■ DIRECTIONS
Using the data beneath this instruction, retype only the lines from the one that contains "down to bit 0" down to the one that contains "logic [1:0] op_mode_field;", both included, exactly as they appear.

■ MATERIAL TO PROCESS
`src/hdl/asc_pkg.sv`:
```
// Purpose: Constants for the asynchronous static memory controller.
// Assumes: 40 MHz controller clock, fastest memory speed grade.
// Notes: Times are in picoseconds; cycle counts derive from the clock period.
package asc_pkg;
  localparam int ASC_ADDR_W = 18;
  localparam int ASC_DATA_W = 16;
  localparam int ASC_LANE_W = 8;
  localparam int ASC_CLK_PS = 25000;
  localparam int ASC_TWC_PS = 10000;
  localparam int ASC_TWP_PS = 8000;
  localparam int ASC_TWHZ_PS = 6000;
  localparam int ASC_TDW_PS = 5000;
  localparam int ASC_TAA_PS = 10000;
  localparam int ASC_TOHZ_PS = 5000;
  localparam int ASC_TOW_PS = 3000;
  localparam int ASC_CNT_W = 4;
  // Least times round up to whole clock cycles.
  localparam int ASC_WP_RAW = (ASC_TWHZ_PS + ASC_TDW_PS + ASC_CLK_PS - 1) / ASC_CLK_PS;
  localparam int ASC_RD_RAW = (ASC_TAA_PS + ASC_CLK_PS - 1) / ASC_CLK_PS;
  localparam int ASC_TA_RAW = (ASC_TOHZ_PS + ASC_TOW_PS + ASC_CLK_PS - 1) / ASC_CLK_PS;
  localparam int ASC_CY_RAW = (ASC_TWC_PS + ASC_CLK_PS - 1) / ASC_CLK_PS;
  localparam logic [ASC_CNT_W-1:0] ASC_WP_CYC = ASC_CNT_W'(ASC_WP_RAW < 1 ? 1 : ASC_WP_RAW);
  localparam logic [ASC_CNT_W-1:0] ASC_RD_CYC = ASC_CNT_W'(ASC_RD_RAW < 1 ? 1 : ASC_RD_RAW);
  localparam logic [ASC_CNT_W-1:0] ASC_TA_CYC = ASC_CNT_W'(ASC_TA_RAW < 1 ? 1 : ASC_TA_RAW);
  localparam logic [ASC_CNT_W-1:0] ASC_CY_CYC = ASC_CNT_W'(ASC_CY_RAW < 1 ? 1 : ASC_CY_RAW);
  localparam logic [ASC_CNT_W-1:0] ASC_CNT_ZERO = 4'h0;
  localparam logic [ASC_CNT_W-1:0] ASC_CNT_ONE = 4'h1;
  typedef enum logic [2:0] {
    ASC_IDLE = 3'h0,
    ASC_SETUP = 3'h1,
    ASC_ACT = 3'h3,
    ASC_TURN = 3'h2
  } asc_state_t;
endpackage

```
`src/hdl/asc_ctrl.sv`:
```
// Purpose: Host controller driving a 256K x 16 asynchronous static memory.
// Assumes: 40 MHz clock, memory of the fastest speed grade or faster.
//   The data bus pins are split into an output, an enable and an input at the pad.
// Notes: One access at a time; request is taken only when ready is high.
//   A write takes four cycles and a read six, well above the memory's own cycle time.
//   Reset leaves stored data alone, since the memory itself has no reset.

`timescale 1ns/1ps
`default_nettype none

module asc_ctrl (
  // Clock and reset
  input wire logic i_mclk,
  input wire logic i_rst,

  // User request
  input wire logic i_req,
  input wire logic i_wr,
  input wire logic [asc_pkg::ASC_ADDR_W-1:0] i_addr,
  input wire logic [asc_pkg::ASC_DATA_W-1:0] i_wdata,
  input wire logic [1:0] i_lane_en,
  output logic o_ready,
  output logic o_rvalid,
  output logic [asc_pkg::ASC_DATA_W-1:0] o_rdata,

  // Memory pins
  output logic [asc_pkg::ASC_ADDR_W-1:0] o_word_address,
  output logic o_chip_select_n,
  output logic o_write_enable_n,
  output logic o_output_enable_n,
  output logic o_lower_lane_enable_n,
  output logic o_upper_lane_enable_n,
  output logic [asc_pkg::ASC_DATA_W-1:0] o_data_bus,
  output logic o_data_bus_oe,
  input wire logic [asc_pkg::ASC_DATA_W-1:0] i_data_bus
);
  import asc_pkg::*;

  typedef struct packed {
    asc_state_t st;
    logic [ASC_CNT_W-1:0] cnt;
    logic wr;
    logic [1:0] lane;
    logic ready;
    logic rvalid;
    logic [ASC_DATA_W-1:0] rdata;
    logic [ASC_ADDR_W-1:0] addr;
    logic cs_n;
    logic we_n;
    logic oe_n;
    logic lle_n;
    logic ule_n;
    logic [ASC_DATA_W-1:0] dout;
    logic doe;
  } asc_ctrl_st_t;

  // Every strobe rests high, so a reset leaves the memory deselected with its pins floating.
  localparam asc_ctrl_st_t ASC_CTRL_RST = '{
    st: ASC_IDLE,
    cnt: ASC_CNT_ZERO,
    wr: 1'b0,
    lane: 2'h0,
    ready: 1'b1,
    rvalid: 1'b0,
    rdata: '0,
    addr: '0,
    cs_n: 1'b1,
    we_n: 1'b1,
    oe_n: 1'b1,
    lle_n: 1'b1,
    ule_n: 1'b1,
    dout: '0,
    doe: 1'b0
  };

  asc_ctrl_st_t s_r;
  asc_ctrl_st_t s_nxt;
  logic [ASC_DATA_W-1:0] din_sync;
  wire logic take;
  wire logic [ASC_DATA_W-1:0] lane_rd;
  wire logic [1:0] lane_off_n;

  // The bus input is sampled after two stages; reads wait for it.
  asc_sync u_sync (
    .i_mclk(i_mclk),
    .i_rst(i_rst),
    .i_d(i_data_bus),
    .o_q(din_sync)
  );

  // A request with no lane enabled is dropped, as it could move no data.
  assign take = i_req && s_r.ready && (i_lane_en != 2'h0);

  // Disabled lanes read as zero so an undriven byte never reaches the user.
  for (genvar g = 0; g < ASC_DATA_W / ASC_LANE_W; g++) begin : g_lane
    assign lane_off_n[g] = ~s_r.lane[g];
    assign lane_rd[g*ASC_LANE_W +: ASC_LANE_W] = s_r.lane[g] ? din_sync[g*ASC_LANE_W +: ASC_LANE_W] : '0;
  end

  always_comb begin
    s_nxt = s_r;
    s_nxt.rvalid = 1'b0;

    unique case (s_r.st)
      ASC_IDLE: begin
        if (take) begin
          // Address and data are set first; strobes follow a cycle later.
          s_nxt.addr = i_addr;
          s_nxt.wr = i_wr;
          s_nxt.lane = i_lane_en;
          s_nxt.dout = i_wdata;
          s_nxt.ready = 1'b0;
          s_nxt.oe_n = 1'b1;
          s_nxt.st = ASC_SETUP;
        end
      end

      ASC_SETUP: begin
        // Select and lane enables fall with write enable on a write, keeping the memory's outputs off, or with output enable on a read.
        s_nxt.cs_n = 1'b0;
        s_nxt.lle_n = lane_off_n[0];
        s_nxt.ule_n = lane_off_n[1];

        if (s_r.wr) begin
          s_nxt.we_n = 1'b0;
          s_nxt.doe = 1'b1;
          s_nxt.cnt = ASC_WP_CYC;
        end else begin
          s_nxt.oe_n = 1'b0;
          // Two extra cycles cover the synchroniser, so the sampled word has settled.
          s_nxt.cnt = ASC_RD_CYC + ASC_CNT_ONE + ASC_CNT_ONE;
        end
        s_nxt.st = ASC_ACT;
      end

      ASC_ACT: begin
        if (s_r.cnt > ASC_CNT_ONE) begin
          s_nxt.cnt = s_r.cnt - ASC_CNT_ONE;
        end else begin
          if (s_r.wr) begin
            s_nxt.we_n = 1'b1;
          end else begin
            s_nxt.rvalid = 1'b1;
            s_nxt.rdata = lane_rd;
            s_nxt.oe_n = 1'b1;
          end

          // Address and data stay put as the strobes rise, which gives the memory its zero hold.
          s_nxt.cs_n = 1'b1;
          s_nxt.lle_n = 1'b1;
          s_nxt.ule_n = 1'b1;
          s_nxt.cnt = ASC_TA_CYC > ASC_CY_CYC ? ASC_TA_CYC : ASC_CY_CYC;
          s_nxt.st = ASC_TURN;
        end
      end

      ASC_TURN: begin
        // Write data is held one cycle past write enable rising.
        s_nxt.doe = 1'b0;

        if (s_r.cnt > ASC_CNT_ONE) begin
          s_nxt.cnt = s_r.cnt - ASC_CNT_ONE;
        end else begin
          s_nxt.cnt = ASC_CNT_ZERO;
          // Ready returns only once the controller has let go of the data bus.
          s_nxt.ready = 1'b1;
          s_nxt.st = ASC_IDLE;
        end
      end

      default: begin
        s_nxt.st = ASC_IDLE;
      end
    endcase
  end

  // Reset is synchronous and never touches the memory's contents.
  always_ff @(posedge i_mclk) begin
    if (i_rst) begin
      s_r <= ASC_CTRL_RST;
    end else begin
      s_r <= s_nxt;
    end
  end

  // Every output is a register bit, so no glitch reaches the memory pins.
  assign o_ready = s_r.ready;
  assign o_rvalid = s_r.rvalid;
  assign o_rdata = s_r.rdata;

  assign o_word_address = s_r.addr;
  assign o_chip_select_n = s_r.cs_n;
  assign o_write_enable_n = s_r.we_n;
  assign o_output_enable_n = s_r.oe_n;
  assign o_lower_lane_enable_n = s_r.lle_n;
  assign o_upper_lane_enable_n = s_r.ule_n;
  assign o_data_bus = s_r.dout;
  assign o_data_bus_oe = s_r.doe;

endmodule
`default_nettype wire

```
`src/hdl/asc_sync.sv`:
```
// Purpose: Two-stage synchroniser for the memory data bus inputs.
// Assumes: One clock domain.
// Notes: The first stage is read only by the second.
`timescale 1ns/1ps
`default_nettype none
module asc_sync (
  // Clock and reset
  input wire logic i_mclk,
  input wire logic i_rst,
  // Data
  input wire logic [asc_pkg::ASC_DATA_W-1:0] i_d,
  output logic [asc_pkg::ASC_DATA_W-1:0] o_q
);
  import asc_pkg::*;
  typedef struct packed {
    logic [ASC_DATA_W-1:0] s1;
    logic [ASC_DATA_W-1:0] s2;
  } asc_sync_st_t;
  asc_sync_st_t st_r;
  asc_sync_st_t st_nxt;
  always_comb begin
    st_nxt.s1 = i_d;
    st_nxt.s2 = st_r.s1;
  end
  always_ff @(posedge i_mclk) begin
    if (i_rst) begin
      st_r <= '0;
    end else begin
      st_r <= st_nxt;
    end
  end
  assign o_q = st_r.s2;
endmodule
`default_nettype wire

```
**config.mk**
```make
export PLATFORM = sky130hd
export DESIGN_NAME = t1tcc_top
export DESIGN_NICKNAME = d
export VERILOG_FILES = /design/src/pkg/t1tcc_pkg.sv /design/src/verilog/t1tcc_clk_mon.sv /design/src/verilog/t1tcc_top.sv
export SDC_FILE = /design/constraint.sdc
export NUM_CORES = 1
export LEC_CHECK = 0
export BUFFER_PORTS_ARGS = -buffer_cell sky130_fd_sc_hd__buf_2
export CAP_MARGIN = 5
export CORE_ASPECT_RATIO = 1.4
export CORE_MARGIN = 2
export CORE_UTILIZATION = 45
export CTS_CLUSTER_DIAMETER = 120
export DETAILED_ROUTE_END_ITERATION = 10
export PLACE_DENSITY = 0.77
export SETUP_SLACK_MARGIN = 0.02
export SLEW_MARGIN = 20
export SYNTH_ARGS = -nofsm -noshare
export SYNTH_HDL_FRONTEND = slang
export SYNTH_HIERARCHICAL = 1
export SYNTH_SLANG_ARGS = --single-unit
```
**constraint.sdc**
```tcl
create_clock -name clk_i -period 1.85 [get_ports clk_i]
set_input_delay 0.185 -clock clk_i [delete_from_list [all_inputs] [get_ports clk_i]]
set_output_delay 0.185 -clock clk_i [all_outputs]
set_load 0.01 [all_outputs]
```
File: src/prescaled_dual_timer_pwm_pkg.sv
// Constants, register map and field layouts for the prescaled dual timer with PWM
package prescaled_dual_timer_pwm_pkg;

	// Bus geometry
	localparam int          ADDR_W          = 18;
	localparam int          DATA_W          = 32;
	localparam int          IDX_LSB         = 2;

	// Register indices; byte address is four times the index
	localparam logic [15:0] IDX_LOW_MATCH   = 16'h7f28;
	localparam logic [15:0] IDX_HIGH_MATCH  = 16'h7f29;
	localparam logic [15:0] IDX_LOW_COUNT   = 16'h7f2a;
	localparam logic [15:0] IDX_HIGH_COUNT  = 16'h7f2b;
	localparam logic [15:0] IDX_CTRL_PRI    = 16'h7f2c;
	localparam logic [15:0] IDX_CTRL_SEC    = 16'h7f2d;
	localparam logic [15:0] IDX_PRESCALE    = 16'h7f2e;

	// Operating modes of the two-bit mode field
	localparam logic [1:0]  MODE_16BIT      = 2'h0;
	localparam logic [1:0]  MODE_DUAL_TMR   = 2'h1;
	localparam logic [1:0]  MODE_PWM_TMR    = 2'h2;
	localparam logic [1:0]  MODE_DUAL_PWM   = 2'h3;

	// Count clock sources
	localparam logic [1:0]  CKS_SYSTEM      = 2'h0;
	localparam logic [1:0]  CKS_EVENT       = 2'h1;
	localparam logic [1:0]  CKS_OSC_A       = 2'h2;
	localparam logic [1:0]  CKS_OSC_B       = 2'h3;

	// Byte values and bus responses
	localparam logic [7:0]  BYTE_ZERO       = 8'h00;
	localparam logic [7:0]  BYTE_FULL       = 8'hff;
	localparam logic [1:0]  RESP_OKAY       = 2'h0;
	localparam logic [1:0]  RESP_SLVERR     = 2'h2;
	localparam logic [31:0] WORD_ZERO       = 32'h0000_0000;

	// Primary control byte, bit 7 down to bit 0
	typedef struct packed {
		logic       high_byte_go;
		logic       high_match_flag;
		logic       high_irq_enable;
		logic [1:0] clock_source_sel;
		logic       low_byte_go;
		logic       low_match_flag;
		logic       low_irq_enable;
	} ctrl_primary_type;

	// Secondary control, bits 2 down to 0
	typedef struct packed {
		logic       event_pin_sel;
		logic [1:0] op_mode_field;
	} ctrl_secondary_type;

	localparam ctrl_primary_type   CTRL_PRI_RESET = 8'h00;
	localparam ctrl_secondary_type CTRL_SEC_RESET = 3'h0;

endpackage : prescaled_dual_timer_pwm_pkg
`src/include/lamp_pkg.sv`:
```
// Package: constants and types for the probe status lamp logic
package lamp_pkg;
    // --------------------------------------------------------------
    // Timing
    // --------------------------------------------------------------
    localparam int unsigned CLK_HZ        = 200_000_000;
    localparam int unsigned SLOW_BLINK_HZ = 1;
    localparam int unsigned FAST_BLINK_HZ = 5;
    // Half period of each blink rate, in clock cycles
    localparam int unsigned SLOW_HALF_CYC = CLK_HZ / (2 * SLOW_BLINK_HZ);
    localparam int unsigned FAST_HALF_CYC = CLK_HZ / (2 * FAST_BLINK_HZ);
    // Activity flicker half period (fixed, fast enough to be seen as flicker)
    localparam int unsigned FLICK_HALF_CYC = 6_000_000;

    // --------------------------------------------------------------
    // Lamp colour codes {red, green}
    // --------------------------------------------------------------
    typedef enum logic [1:0] {
        COL_OFF    = 2'h0,
        COL_GREEN  = 2'h1,
        COL_RED    = 2'h2,
        COL_ORANGE = 2'h3
    } colour_t;

    // --------------------------------------------------------------
    // Host-link lamp states, one-hot
    // --------------------------------------------------------------
    typedef enum logic [5:0] {
        HL_BOOT    = 6'h01,
        HL_CONFIG  = 6'h02,
        HL_READY   = 6'h04,
        HL_UPDATE  = 6'h08,
        HL_TRAFFIC = 6'h10,
        HL_FAULT   = 6'h20
    } hl_state_t;

    // Target execution classes
    typedef enum logic [1:0] {
        TGT_RUN   = 2'h0,
        TGT_PAUSE = 2'h1,
        TGT_MIXED = 2'h2
    } tgt_mode_t;
endpackage

```
`src/verilog/blink_divider.sv`:
```
// Module: square-wave blink generator driven by a cycle-count half period
`timescale 1ns/100ps
`default_nettype none
module blink_divider #(
    parameter int unsigned HALF_CYC = 100_000_000
) (
    // Clock and reset
    input  wire logic sys_clk,
    input  wire logic arst_n,
    // Wave
    output logic      wave
);
    localparam int W = $clog2(HALF_CYC + 1);

    typedef struct packed {
        logic [W-1:0] cnt;
        logic         wave;
    } div_t;

    div_t st_reg;
    div_t st_next;

    // --------------------------------------------------------------
    // Equal on and off halves
    // --------------------------------------------------------------
    always_comb begin
        st_next = st_reg;
        if (st_reg.cnt == W'(HALF_CYC - 1)) begin
            st_next.cnt  = '0;
            st_next.wave = ~st_reg.wave;
        end else begin
            st_next.cnt = st_reg.cnt + W'(1);
        end
    end

    always_ff @(posedge sys_clk or negedge arst_n) begin
        if (!arst_n) begin
            st_reg <= '0;
        end else begin
            st_reg <= st_next;
        end
    end

    assign wave = st_reg.wave;
endmodule // blink_divider
`default_nettype wire

```
`src/verilog/probe_status_lamps.sv`:
```
// Module: status lamp logic of the debug probe
// Behaviour
// Host-link lamp steady red until boot runs
// Interface configuring: orange blink at 1 Hz
// Interface configured: green blink at 1 Hz
// Firmware update: green blink at 5 Hz
// Target traffic: host-link lamp blinks orange
// No target power: target lamp dark
// Target lamp green run, red pause, orange mixed
// Target lamp dark until host-link lamp blinks
// Attached session: exactly one of three states
// All run, all halted, or mixed
// Yellow jack lamp on link, flickers on traffic
// Green jack lamp on fast link, flickers
// USB presents serial and Ethernet functions
// Operator powers probe, target, then debugger
// Remote terminal gets banner then prompt
// Orange is red plus green, even blinking
// Update beats traffic, traffic beats ready
`timescale 1ns/100ps
`default_nettype none
module probe_status_lamps #(
    parameter int unsigned NUM_CORES = 4,
    parameter int unsigned SLOW_HALF = lamp_pkg::SLOW_HALF_CYC,
    parameter int unsigned FAST_HALF = lamp_pkg::FAST_HALF_CYC,
    parameter int unsigned FLICK_HALF = lamp_pkg::FLICK_HALF_CYC
) (
    // Clock and reset
    input  wire logic                 sys_clk,
    input  wire logic                 arst_n,
    // Firmware progress (same clock)
    input  wire logic                 boot_running,
    input  wire logic                 if_configuring,
    input  wire logic                 if_configured,
    input  wire logic                 fw_updating,
    input  wire logic                 target_traffic,
    input  wire logic                 session_attached,
    input  wire logic                 usb_enumerated,
    input  wire logic                 telnet_connect,
    // Target pins (asynchronous)
    input  wire logic                 tgt_power_pin,
    input  wire logic [NUM_CORES-1:0] core_halted_pin,
    // Network PHY pins (asynchronous)
    input  wire logic                 phy_link_pin,
    input  wire logic                 phy_fast_pin,
    input  wire logic                 phy_activity_pin,
    // Host-link lamp
    output logic                      hl_red,
    output logic                      hl_green,
    // Target-state lamp
    output logic                      ts_red,
    output logic                      ts_green,
    // Jack indicators
    output logic                      jack_yellow,
    output logic                      jack_green,
    // Target class and console/USB status
    output logic [1:0]                tgt_mode,
    output logic                      usb_serial_fn,
    output logic                      usb_ether_fn,
    output logic                      console_banner,
    output logic                      console_prompt
);
    localparam int SW = 4 + NUM_CORES;

    typedef struct packed {
        logic [SW-1:0]        sync1;
        logic [SW-1:0]        sync2;
        lamp_pkg::hl_state_t  hl;
        logic                 blinked;
        logic [1:0]           hl_col;
        logic [1:0]           ts_col;
        logic                 jy;
        logic                 jg;
        logic [1:0]           mode;
        logic                 usb_s;
        logic                 usb_e;
        logic                 banner;
        logic                 prompt;
    } st_t;

    st_t st_reg;
    st_t st_next;

    logic slow_wave;
    logic fast_wave;
    logic flick_wave;

    // --------------------------------------------------------------
    // Blink sources
    // --------------------------------------------------------------
    blink_divider #(.HALF_CYC(SLOW_HALF)) u_slow (
        .sys_clk (sys_clk),
        .arst_n  (arst_n),
        .wave    (slow_wave)
    );
    blink_divider #(.HALF_CYC(FAST_HALF)) u_fast (
        .sys_clk (sys_clk),
        .arst_n  (arst_n),
        .wave    (fast_wave)
    );
    blink_divider #(.HALF_CYC(FLICK_HALF)) u_flick (
        .sys_clk (sys_clk),
        .arst_n  (arst_n),
        .wave    (flick_wave)
    );

    // Gate a colour with a blink phase
    function automatic logic [1:0] gate_col(input logic [1:0] c, input logic on);
        gate_col = on ? c : lamp_pkg::COL_OFF;
    endfunction

    // All pins share the two sync stages held in the state struct.
    // Cores are synchronised bit by bit, so a change may show mixed for a cycle
    logic [SW-1:0] pins;
    assign pins = {tgt_power_pin, phy_activity_pin, phy_fast_pin, phy_link_pin,
        core_halted_pin};

    logic tgt_pwr_s;
    assign tgt_pwr_s = st_reg.sync2[NUM_CORES+3];

    // --------------------------------------------------------------
    // Next state
    // --------------------------------------------------------------
    always_comb begin
        logic [NUM_CORES-1:0] halted;
        logic                 link;
        logic                 fast;
        logic                 act;
        halted  = st_reg.sync2[NUM_CORES-1:0];
        link    = st_reg.sync2[NUM_CORES];
        fast    = st_reg.sync2[NUM_CORES+1];
        act     = st_reg.sync2[NUM_CORES+2];
        st_next = st_reg;
        st_next.sync1 = pins;
        st_next.sync2 = st_reg.sync1;

        // Host-link state, priority update > traffic > ready
        if (!boot_running) begin
            st_next.hl = lamp_pkg::HL_BOOT;
        end else if (fw_updating) begin
            st_next.hl = lamp_pkg::HL_UPDATE;
        end else if (target_traffic) begin
            st_next.hl = lamp_pkg::HL_TRAFFIC;
        end else if (if_configured) begin
            st_next.hl = lamp_pkg::HL_READY;
        end else begin
            st_next.hl = lamp_pkg::HL_CONFIG;
        end

        case (st_reg.hl)
            lamp_pkg::HL_BOOT:    st_next.hl_col = lamp_pkg::COL_RED;
            lamp_pkg::HL_CONFIG:  st_next.hl_col = gate_col(lamp_pkg::COL_ORANGE, slow_wave);
            lamp_pkg::HL_READY:   st_next.hl_col = gate_col(lamp_pkg::COL_GREEN, slow_wave);
            lamp_pkg::HL_UPDATE:  st_next.hl_col = gate_col(lamp_pkg::COL_GREEN, fast_wave);
            lamp_pkg::HL_TRAFFIC: st_next.hl_col = gate_col(lamp_pkg::COL_ORANGE, slow_wave);
            default:              st_next.hl_col = lamp_pkg::COL_RED;
        endcase

        // Target lamp held dark until the host-link lamp has left boot
        if (st_reg.hl != lamp_pkg::HL_BOOT) begin
            st_next.blinked = 1'b1;
        end

        // Classification: run / pause / mixed
        if (&halted) begin
            st_next.mode = lamp_pkg::TGT_PAUSE;
        end else if (~|halted) begin
            st_next.mode = lamp_pkg::TGT_RUN;
        end else begin
            st_next.mode = lamp_pkg::TGT_MIXED;
        end

        if (!st_reg.blinked || !tgt_pwr_s || !session_attached) begin
            st_next.ts_col = lamp_pkg::COL_OFF;
        end else begin
            case (st_reg.mode)
                lamp_pkg::TGT_RUN:   st_next.ts_col = lamp_pkg::COL_GREEN;
                lamp_pkg::TGT_PAUSE: st_next.ts_col = lamp_pkg::COL_RED;
                default:             st_next.ts_col = lamp_pkg::COL_ORANGE;
            endcase
        end

        // Jack indicators; traffic blanks the lamp on flicker phase
        st_next.jy = link & ~(act & flick_wave);
        st_next.jg = link & fast & ~(act & flick_wave);

        // USB functions and console
        st_next.usb_s  = usb_enumerated;
        st_next.usb_e  = usb_enumerated;
        st_next.banner = telnet_connect;
        st_next.prompt = st_reg.banner;
    end

    always_ff @(posedge sys_clk or negedge arst_n) begin
        if (!arst_n) begin
            st_reg        <= '0;
            st_reg.hl     <= lamp_pkg::HL_BOOT;
            st_reg.hl_col <= lamp_pkg::COL_RED;
        end else begin
            st_reg <= st_next;
        end
    end

    // --------------------------------------------------------------
    // Outputs: orange drives both elements
    // --------------------------------------------------------------
    assign hl_red         = st_reg.hl_col[1];
    assign hl_green       = st_reg.hl_col[0];
    assign ts_red         = st_reg.ts_col[1];
    assign ts_green       = st_reg.ts_col[0];
    assign jack_yellow    = st_reg.jy;
    assign jack_green     = st_reg.jg;
    assign tgt_mode       = st_reg.mode;
    assign usb_serial_fn  = st_reg.usb_s;
    assign usb_ether_fn   = st_reg.usb_e;
    assign console_banner = st_reg.banner;
    assign console_prompt = st_reg.prompt;

    // --------------------------------------------------------------
    // Checks
    // --------------------------------------------------------------
    property p_boot_red;
        @(posedge sys_clk) disable iff (!arst_n)
        (st_reg.hl == lamp_pkg::HL_BOOT) |=> (hl_red && !hl_green);
    endproperty
    a_boot_red: assert property (p_boot_red) else $error("boot lamp not red");

    property p_no_power_dark;
        @(posedge sys_clk) disable iff (!arst_n)
        !tgt_pwr_s |=> (!ts_red && !ts_green);
    endproperty
    a_no_power_dark: assert property (p_no_power_dark) else $error("target lamp lit unpowered");

    property p_dark_before_blink;
        @(posedge sys_clk) disable iff (!arst_n)
        !st_reg.blinked |=> (!ts_red && !ts_green);
    endproperty
    a_dark_before_blink: assert property (p_dark_before_blink) else $error("target lamp early");

    property p_mode_legal;
        @(posedge sys_clk) disable iff (!arst_n)
        session_attached |-> (tgt_mode != 2'h3);
    endproperty
    a_mode_legal: assert property (p_mode_legal) else $error("illegal target mode");

    property p_all_halt_pause;
        @(posedge sys_clk) disable iff (!arst_n)
        (&st_reg.sync2[NUM_CORES-1:0]) |=> (tgt_mode == lamp_pkg::TGT_PAUSE);
    endproperty
    a_all_halt_pause: assert property (p_all_halt_pause) else $error("pause not reported");

    property p_update_fast;
        @(posedge sys_clk) disable iff (!arst_n)
        (st_reg.hl == lamp_pkg::HL_UPDATE) |=> !hl_red;
    endproperty
    a_update_fast: assert property (p_update_fast) else $error("update lamp not green");

    property p_priority;
        @(posedge sys_clk) disable iff (!arst_n)
        (boot_running && fw_updating && target_traffic) |=> (st_reg.hl == lamp_pkg::HL_UPDATE);
    endproperty
    a_priority: assert property (p_priority) else $error("update lost priority");

    property p_green_jack;
        @(posedge sys_clk) disable iff (!arst_n)
        jack_green |-> $past(st_reg.sync2[NUM_CORES]);
    endproperty
    a_green_jack: assert property (p_green_jack) else $error("green jack without link");

    property p_prompt_after_banner;
        @(posedge sys_clk) disable iff (!arst_n)
        console_banner |=> console_prompt;
    endproperty
    a_prompt_after_banner: assert property (p_prompt_after_banner) else $error("no prompt");

    c_update:  cover property (@(posedge sys_clk) st_reg.hl == lamp_pkg::HL_UPDATE);
    c_mixed:   cover property (@(posedge sys_clk) ts_red && ts_green);
    c_traffic: cover property (@(posedge sys_clk) st_reg.hl == lamp_pkg::HL_TRAFFIC);
    c_config:  cover property (@(posedge sys_clk) if_configuring && st_reg.hl == lamp_pkg::HL_CONFIG);
endmodule // probe_status_lamps
`default_nettype wire

```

■ WORKED SOLUTION
	// Primary control byte, bit 7 down to bit 0
	typedef struct packed {
		logic       high_byte_go;
		logic       high_match_flag;
		logic       high_irq_enable;
		logic [1:0] clock_source_sel;
		logic       low_byte_go;
		logic       low_match_flag;
		logic       low_irq_enable;
	} ctrl_primary_type;

	// Secondary control, bits 2 down to 0
	typedef struct packed {
		logic       event_pin_sel;
		logic [1:0] op_mode_field;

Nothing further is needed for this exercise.